Your answer should be every line of the records that contains the word "cfgWide".

Dataset entries:
┄┄┄┄┄┄┄┄┄┄┄┄┄┄┄┄┄┄┄┄

===== src/rtl/mbx_pkg.sv =====
package mbx_pkg;
  localparam logic [7:0] CODE_FREE   = 8'h00;
  localparam logic [7:0] CODE_START  = 8'h01;
  localparam logic [7:0] CODE_ABORT  = 8'h02;
  localparam logic [7:0] CODE_NOTFND = 8'h03;
  localparam logic [7:0] IRQ_LOADED  = 8'h81;

  typedef enum logic [2:0] {
    OP_NONE, OP_RD_OCODE, OP_RD_OPTR, OP_FREE,
    OP_RD_IN, OP_WR_PTR, OP_WR_STAT, OP_WR_CODE
  } memOp_t;

  typedef struct packed {
    memOp_t op;
    logic   advOut;
    logic   advIn;
    logic   tblAdd;
    logic   loadExt;
    logic   loadMiss;
    logic   emitReq;
    logic   emitAbort;
    logic   setIrq;
  } strobe_t;
endpackage


===== src/rtl/mbx_ctrl.sv =====
module mbx_ctrl
  import mbx_pkg::*;
(
  input  logic       clk,
  input  logic       rstN,
  input  logic       wide,
  input  logic       startKick,
  input  logic       cmpValid,
  input  logic       memAck,
  input  logic [7:0] rdCode,
  input  logic [7:0] outCode,
  input  logic       tblHit,
  output strobe_t    stb,
  output logic       cmpReady
);
  typedef enum logic [3:0] {
    S_IDLE, S_RD_OCODE, S_RD_OPTR, S_FREE, S_DISPATCH,
    S_CHK_IN, S_WR_PTR, S_WR_STAT, S_WR_CODE
  } state_t;

  state_t state, stateNext;
  logic   startPend;
  logic   fromScan;

  always_ff @(posedge clk) begin
    if (!rstN) begin
      state     <= S_IDLE;
      startPend <= 1'b0;
      fromScan  <= 1'b0;
    end else begin
      state <= stateNext;
      if (startKick)
        startPend <= 1'b1;
      else if (state == S_IDLE && stateNext == S_RD_OCODE)
        startPend <= 1'b0;
      if (state == S_DISPATCH)
        fromScan <= 1'b1;
      else if (state == S_IDLE)
        fromScan <= 1'b0;
    end
  end

  always_comb begin
    stb       = '0;
    stb.op    = OP_NONE;
    stateNext = state;
    case (state)
      S_IDLE: begin
        if (cmpValid) begin
          stb.loadExt = 1'b1;
          stateNext   = S_CHK_IN;
        end else if (startPend) begin
          stateNext = S_RD_OCODE;
        end
      end
      S_RD_OCODE: begin
        stb.op = OP_RD_OCODE;
        if (memAck) begin
          if (rdCode == CODE_START || rdCode == CODE_ABORT)
            stateNext = wide ? S_RD_OPTR : S_FREE;
          else
            stateNext = S_IDLE;
        end
      end
      S_RD_OPTR: begin
        stb.op = OP_RD_OPTR;
        if (memAck) stateNext = S_FREE;
      end
      S_FREE: begin
        stb.op = OP_FREE;
        if (memAck) stateNext = S_DISPATCH;
      end
      S_DISPATCH: begin
        stb.advOut = 1'b1;
        if (outCode == CODE_START) begin
          stb.tblAdd  = 1'b1;
          stb.emitReq = 1'b1;
          stateNext   = S_RD_OCODE;
        end else if (tblHit) begin
          stb.emitReq   = 1'b1;
          stb.emitAbort = 1'b1;
          stateNext     = S_RD_OCODE;
        end else begin
          stb.loadMiss = 1'b1;
          stateNext    = S_CHK_IN;
        end
      end
      S_CHK_IN: begin
        stb.op = OP_RD_IN;
        if (memAck && rdCode == CODE_FREE) stateNext = S_WR_PTR;
      end
      S_WR_PTR: begin
        stb.op = OP_WR_PTR;
        if (memAck) stateNext = wide ? S_WR_STAT : S_WR_CODE;
      end
      S_WR_STAT: begin
        stb.op = OP_WR_STAT;
        if (memAck) stateNext = S_WR_CODE;
      end
      S_WR_CODE: begin
        stb.op = OP_WR_CODE;
        if (memAck) begin
          stb.setIrq = 1'b1;
          stb.advIn  = 1'b1;
          stateNext  = fromScan ? S_RD_OCODE : S_IDLE;
        end
      end
      default: stateNext = S_IDLE;
    endcase
  end

  assign cmpReady = (state == S_IDLE);
endmodule


===== src/rtl/mbx_dp.sv =====
module mbx_dp
  import mbx_pkg::*;
#(
  parameter int AW        = 12,
  parameter int MAX_SLOTS = 8
) (
  input  logic                                 clk,
  input  logic                                 rstN,
  input  logic                                 cfgLoad,
  input  logic [AW-1:0]                        cfgBase,
  input  logic [$clog2(MAX_SLOTS+1)-1:0]       cfgCount,
  input  logic                                 cfgWide,
  input  strobe_t                              stb,
  input  logic [31:0]                          cmpPtr,
  input  logic [7:0]                           cmpCode,
  input  logic [7:0]                           cmpAdStat,
  input  logic [7:0]                           cmpDevStat,
  input  logic                                 memAck,
  input  logic [31:0]                          memRdata,
  input  logic                                 irqClear,
  output logic                                 wide,
  output logic [7:0]                           rdCode,
  output logic [7:0]                           outCode,
  output logic                                 tblHit,
  output logic [AW-1:0]                        memAddr,
  output logic                                 memWe,
  output logic [3:0]                           memBe,
  output logic [31:0]                          memWdata,
  output logic                                 reqValid,
  output logic [31:0]                          reqPtr,
  output logic                                 reqAbort,
  output logic [7:0]                           irqFlags
);
  localparam int CNT_W = $clog2(MAX_SLOTS + 1);
  localparam int IDX_W = (MAX_SLOTS > 1) ? $clog2(MAX_SLOTS) : 1;
  localparam int TBL   = (MAX_SLOTS > 2) ? MAX_SLOTS - 1 : 1;
  localparam int TBL_W = (TBL > 1) ? $clog2(TBL) : 1;

  logic [AW-1:0]    base;
  logic [CNT_W-1:0] count;
  logic [IDX_W-1:0] oIdx, iIdx;
  logic [31:0]      curPtr, cPtr;
  logic [7:0]       cCode, cAd, cDev;
  logic [TBL-1:0]   tblValid, hitCur, hitExt;
  logic [31:0]      tblPtr [TBL];
  logic [TBL_W-1:0] freeSel;
  logic             anyFree;
  logic [CNT_W-1:0] oNext, iNext;
  logic [AW-1:0]    oSlot, iSlot, wOff;
  logic [3:0]       codeLane;

  genvar g;
  generate
    for (g = 0; g < TBL; g++) begin : g_match
      assign hitCur[g] = tblValid[g] && (tblPtr[g] == curPtr);
      assign hitExt[g] = tblValid[g] && (tblPtr[g] == cmpPtr);
    end
  endgenerate
  assign tblHit = |hitCur;

  always_comb begin
    freeSel = '0;
    anyFree = 1'b0;
    for (int i = TBL - 1; i >= 0; i--) begin
      if (!tblValid[i]) begin
        freeSel = TBL_W'(i);
        anyFree = 1'b1;
      end
    end
  end

  assign rdCode   = wide ? memRdata[31:24] : memRdata[7:0];
  assign codeLane = wide ? 4'b1000 : 4'b0001;
  assign wOff     = wide ? AW'(1) : AW'(0);
  assign oSlot    = base + (wide ? AW'({oIdx, 1'b0}) : AW'(oIdx));
  assign iSlot    = base + (wide ? AW'({count, 1'b0}) : AW'(count))
                         + (wide ? AW'({iIdx, 1'b0}) : AW'(iIdx));
  assign oNext    = CNT_W'(oIdx) + CNT_W'(1);
  assign iNext    = CNT_W'(iIdx) + CNT_W'(1);

  always_comb begin
    memAddr  = oSlot + wOff;
    memWe    = 1'b0;
    memBe    = 4'b0000;
    memWdata = 32'h0;
    case (stb.op)
      OP_RD_OPTR: memAddr = oSlot;
      OP_FREE: begin
        memWe = 1'b1;
        memBe = codeLane;
      end
      OP_RD_IN: memAddr = iSlot + wOff;
      OP_WR_PTR: begin
        memAddr  = iSlot;
        memWe    = 1'b1;
        memBe    = wide ? 4'b1111 : 4'b1110;
        memWdata = wide ? cPtr : {cPtr[7:0], cPtr[15:8], cPtr[23:16], 8'h00};
      end
      OP_WR_STAT: begin
        memAddr  = iSlot + wOff;
        memWe    = 1'b1;
        memBe    = 4'b0111;
        memWdata = {8'h00, 8'h00, cDev, cAd};
      end
      OP_WR_CODE: begin
        memAddr  = iSlot + wOff;
        memWe    = 1'b1;
        memBe    = codeLane;
        memWdata = wide ? {cCode, 24'h0} : {24'h0, cCode};
      end
      default: ;
    endcase
  end

  always_ff @(posedge clk) begin
    if (!rstN) begin
      base     <= '0;
      count    <= CNT_W'(MAX_SLOTS);
      wide     <= 1'b0;
      oIdx     <= '0;
      iIdx     <= '0;
      curPtr   <= '0;
      outCode  <= '0;
      cPtr     <= '0;
      cCode    <= '0;
      cAd      <= '0;
      cDev     <= '0;
      tblValid <= '0;
      reqValid <= 1'b0;
      reqPtr   <= '0;
      reqAbort <= 1'b0;
      irqFlags <= '0;
      for (int i = 0; i < TBL; i++) tblPtr[i] <= '0;
    end else begin
      if (cfgLoad) begin
        base  <= cfgBase;
        count <= cfgCount;
        wide  <= cfgWide;
        oIdx  <= '0;
        iIdx  <= '0;
      end else begin
        if (stb.advOut) oIdx <= (oNext == count) ? '0 : oNext[IDX_W-1:0];
        if (stb.advIn)  iIdx <= (iNext == count) ? '0 : iNext[IDX_W-1:0];
      end
      if (memAck && stb.op == OP_RD_OCODE) begin
        outCode <= rdCode;
        if (!wide) curPtr <= {8'h00, memRdata[15:8], memRdata[23:16], memRdata[31:24]};
      end
      if (memAck && stb.op == OP_RD_OPTR) curPtr <= memRdata;
      if (stb.loadExt) begin
        cPtr  <= cmpPtr;
        cCode <= cmpCode;
        cAd   <= cmpAdStat;
        cDev  <= cmpDevStat;
      end else if (stb.loadMiss) begin
        cPtr  <= curPtr;
        cCode <= CODE_NOTFND;
        cAd   <= 8'h00;
        cDev  <= 8'h00;
      end
      for (int i = 0; i < TBL; i++) begin
        if (stb.loadExt && hitExt[i]) tblValid[i] <= 1'b0;
        if (stb.tblAdd && anyFree && freeSel == TBL_W'(i)) begin
          tblValid[i] <= 1'b1;
          tblPtr[i]   <= curPtr;
        end
      end
      reqValid <= stb.emitReq;
      if (stb.emitReq) begin
        reqPtr   <= curPtr;
        reqAbort <= stb.emitAbort;
      end
      if (stb.setIrq)   irqFlags <= IRQ_LOADED;
      else if (irqClear) irqFlags <= 8'h00;
    end
  end
endmodule


===== src/rtl/mbx_ring_engine.sv =====
module mbx_ring_engine
  import mbx_pkg::*;
#(
  parameter int AW        = 12,
  parameter int MAX_SLOTS = 8,
  localparam int CNT_W    = $clog2(MAX_SLOTS + 1)
) (
  input  logic             clk,
  input  logic             rstN,
  input  logic             cfgLoad,
  input  logic [AW-1:0]    cfgBase,
  input  logic [CNT_W-1:0] cfgCount,
  input  logic             cfgWide,
  input  logic             startKick,
  input  logic             cmpValid,
  output logic             cmpReady,
  input  logic [31:0]      cmpPtr,
  input  logic [7:0]       cmpCode,
  input  logic [7:0]       cmpAdStat,
  input  logic [7:0]       cmpDevStat,
  output logic             reqValid,
  output logic [31:0]      reqPtr,
  output logic             reqAbort,
  output logic [7:0]       irqFlags,
  input  logic             irqClear,
  output logic             memReq,
  output logic             memWe,
  output logic [3:0]       memBe,
  output logic [AW-1:0]    memAddr,
  output logic [31:0]      memWdata,
  input  logic             memAck,
  input  logic [31:0]      memRdata
);
  strobe_t    stb;
  logic       wide, tblHit;
  logic [7:0] rdCode, outCode;

  assign memReq = (stb.op != OP_NONE);

  mbx_ctrl u_ctrl (
    .clk(clk), .rstN(rstN), .wide(wide), .startKick(startKick),
    .cmpValid(cmpValid), .memAck(memAck), .rdCode(rdCode),
    .outCode(outCode), .tblHit(tblHit), .stb(stb), .cmpReady(cmpReady)
  );

  mbx_dp #(.AW(AW), .MAX_SLOTS(MAX_SLOTS)) u_dp (
    .clk(clk), .rstN(rstN), .cfgLoad(cfgLoad), .cfgBase(cfgBase),
    .cfgCount(cfgCount), .cfgWide(cfgWide), .stb(stb),
    .cmpPtr(cmpPtr), .cmpCode(cmpCode), .cmpAdStat(cmpAdStat),
    .cmpDevStat(cmpDevStat), .memAck(memAck), .memRdata(memRdata),
    .irqClear(irqClear), .wide(wide), .rdCode(rdCode), .outCode(outCode),
    .tblHit(tblHit), .memAddr(memAddr), .memWe(memWe), .memBe(memBe),
    .memWdata(memWdata), .reqValid(reqValid), .reqPtr(reqPtr),
    .reqAbort(reqAbort), .irqFlags(irqFlags)
  );
endmodule


===== config.mk =====
export PLATFORM = sky130hd
export DESIGN_NAME = mbx_ring_engine
export DESIGN_NICKNAME = d
export VERILOG_FILES = /design/src/rtl/mbx_pkg.sv /design/src/rtl/mbx_ctrl.sv /design/src/rtl/mbx_dp.sv /design/src/rtl/mbx_ring_engine.sv
export SDC_FILE = /design/constraint.sdc
export NUM_CORES = 1
export LEC_CHECK = 0
export CORE_UTILIZATION = 40
export DETAILED_ROUTE_END_ITERATION = 6
export GPL_TIMING_DRIVEN = 0
export PLACE_DENSITY_LB_ADDON = 0.05
export SETUP_SLACK_MARGIN = 0.4
export SLEW_MARGIN = 30
export SYNTH_ARGS = -nofsm -noshare
export SYNTH_HDL_FRONTEND = slang
export SYNTH_HIERARCHICAL = 1
export SYNTH_SLANG_ARGS = --single-unit

===== constraint.sdc =====
create_clock -name clk -period 6.1 [get_ports clk]
set_input_delay 1.525 -clock clk [delete_from_list [all_inputs] [get_ports clk]]
set_output_delay 1.525 -clock clk [all_outputs]
set_load 0.02 [all_outputs]

==> impl_metrics.yaml <==
drt:
  dr.pass1.iters: 6
  drt-initial-drc-count: 2077
  vias_per_cell: 5.72
  drt-total-wl_mm: 100
  wl_per_cell_um: 29.6
  drc: 0
  final_antenna_net_count: 0
  vias: 19300
logic_synthesis:
  synth_top_area_cell: "edfxtp_1"
  synth_top_area_share: 0.295
  seq_area_frac_synth: 0.442
  postSynthAreaPerCell_sq_um: 9.78
  syn_area_sq_mm: 0.0228
  async_flop_share: 0
  ys.warnings.count: 6
  synth-seq-cells: 391
  synthTopCellsByCount: "xnor2_1, nor2_1, edfxtp_1"
  synth_edf_count: 224
  post-synth-top-count-cell: "xnor2_1"
  ys_types: 86
  synthFlopType: "edfxtp_1"
  postSynthCellCount: 2331
  synthTopCellsByArea: "edfxtp_1, dfxtp_1, xnor2_1"
clock_network:
  clock_sinks: 391
  numCtsBuffers: 47
  path_clk_slew_ns: 0.06
  holdBufCountCts: 0
  h-tree-depth: 2
  cts-root-buf: "clkbuf_16"
  clk_path_buf_depth: 3
  cts_tree: "built"
  clk-insertion-delay-late_ns: 0.62
grt:
  grt_pass1_vias: 18800
  gr-usage-all-layers: 0.345
  grt_pass1_wl_mm: 139
  antenna_found_initial: 3
  overflow: 0
  grt_max_degree: 33
floorplanning:
  io_pins: 205
  rows: 87
  core_area_sq_mm: 0.0564
  die_height_um: 241
  start_util: 0.404
  die_x_um: 241
  dieArea_sq_mm: 0.0579
pwr:
  power.leakage_nw: 10.0
  vdd_drop_max_mv: 0.261
  p_total_mw: 7.25
  power_density_mw_per_mm2: 260
layout:
  synthToLayoutAreaGrowth_pct: 22.4
  layout-drive-gt1-share: 0.108
  register_area_sq_mm: 0.0101
  final_core_util: 0.495
  nNetsFinal: 2715
  nFillCells: 5444
  multiInputGateArea_sq_mm: 0.0120
status:
  status: "finished, final reports clean"
worst_hold_path:
  holdPathStages: 2
  hp-class: "reg -> reg"
setup_path:
  crit_fanout: 5
  cp.required_ns: 4.58
  worstSetupPathType: "reg -> out"
  end_kind: "primary output"
  start_kind: "flop"
  ff2ff_path_depth: 14
  crit_arrival_ns: 4.49
place:
  dpl.hpwl_mm: 68.6
  portBuffers: 165
  gp_congestion: 0.941
sta:
  finalSetupViolCount: 0
  skew_ns: 0.0375
  worstMarginPinSlew_ns: 1.07
  maxSlewHeadroom: 0.287
  fin_setup_tns_ns: 0
  hold_ws_ns: 0.483
  finalHoldViolations: 0
  finalMaxSlewViolations: 0
  period_share: 0.985
  period_minus_slack_ns: 6.01
  rsz0062_at_grt: "true"
  max_freq_ghz: 0.166
job:
  maxCapViolCount: 0
## sequential cells by signal, summed over array words and instances (netlist names), 3 cells and up
register and count:
u_dp/cDev 8, u_ctrl/state 4, u_dp/oIdx 3, u_dp/outCode 8
u_dp/tblPtr 224, u_dp/cCode 8, u_dp/iIdx 3, u_dp/tblValid 7
u_dp/curPtr 32, u_dp/cPtr 32, u_dp/cAd 8, u_dp/count 4
u_dp/reqPtr 32, u_dp/base 12
## routing by layer
layer / part of all wire / global-route usage
met2: 0.45 / 0.548
met4: 0.060 / 0.193
met1: 0.40 / 0.437
met5: 0.00011 / 0
met3: 0.085 / 0.0691
## timing repair
action | 4_1_cts | 5_1_grt
setup buffers | 17 | 8
hold endpoints to repair | 0 | 0
gates resized for setup | 82 | 35
pin swaps | 11 | 6
endpoints found under the setup margin | 38 | 29
## path summary, 6_finish.rpt
kind | to | startpoint | slack (ns)
worst min-delay path | u_ctrl/fromScan$_SDFFE_PN0P_ | u_ctrl/fromScan$_SDFFE_PN0P_ | 0.48
worst max-delay path | memAddr[9] | u_dp/wide$_SDFFE_PN0P_ | 0.09
worst min register to register | u_ctrl/fromScan$_SDFFE_PN0P_ | u_ctrl/fromScan$_SDFFE_PN0P_ | 0.48
worst max register to register | u_dp/reqPtr[25]$_SDFFE_PN0P_ | u_dp/curPtr[15]$_SDFFE_PN0P_ | 0.87
## worst max-delay path: stages (launching register included)
cell and delay (ns):
dfxtp_4 0.35, buf_8 0.12, clkbuf_16 0.15, clkbuf_16 0.15, mux2_4 0.30, fa_1 0.54
inv_2 0.05, fa_2 0.41, nand2b_4 0.18, a21oi_4 0.16, mux2_4 0.33, nor3_4 0.23
buf_6 0.14, nor4_4 0.03, buf_4 0.16, and4_1 0.20, o31ai_2 0.20, buf_4 0.19
## area by class of cell
cell class              instances  share of cell area
diodes                          1           0.0000897
plain buffers                 180              0.0325
clock buffers                  70              0.0509
clock inverters                17             0.00722
inverters                      72             0.00969
multi-input cells            1693               0.431
flip-flops and latches        391               0.361
well taps                     756              0.0339
repair buffers                198              0.0736
## cell families after synthesis
logic type,after synthesis,share of synthesized area
flops,391,0.442
other cells,1,0.000165
mux,156,0.0703
simple gates,798,0.177
fa+ha+maj,20,0.0130
xor+xnor,464,0.178
buf+inv,252,0.0447
compound gates,249,0.0744
## cell usage in the layout, fill, tap and decap left out, drive strengths merged, types with 50 or more instances in the layout
master / n
buf: 80
clkbuf: 210
a21oi: 50
dfxtp: 167
nor2b: 90
mux2i: 141
nand4: 88
xnor2: 320
nor4: 56
inv: 75
o21ai: 87
edfxtp: 224
clkdlybuf4s50: 156
xor2: 144
nor2: 242
nand2: 168
## per-stage QoR
stage | instance area (sq um) | cells | setup WS (ns)
6_report | 27900 | 3378 | 0.0890
5_1_grt | 27900 | 3377 | -0.0655
3_5_place_dp | 25700 | 3265 | -0.807
2_1_floorplan | 22800 | 2336 | 0.469
4_1_cts | 27700 | 3369 | 0.0996
3_3_place_gp | 25400 | 3257 | -1.01
## power by group
group | internal [mW] | total, mW | leakage, nW | switching [mW]
registers | 2.91 | 3.02 | 3.67 | 0.114
clock network | 1.75 | 2.96 | 0.793 | 1.21
logic | 0.482 | 1.27 | 5.55 | 0.787
total | 5.14 | 7.25 | 10.0 | 2.12
(Power assumes the default switching activity.)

┄┄┄┄┄┄┄┄┄┄┄┄┄┄┄┄┄┄┄┄

_WRITTEN SOLUTION_.
  input  logic                                 cfgWide,
        wide  <= cfgWide;
  input  logic             cfgWide,
    .cfgCount(cfgCount), .cfgWide(cfgWide), .stb(stb),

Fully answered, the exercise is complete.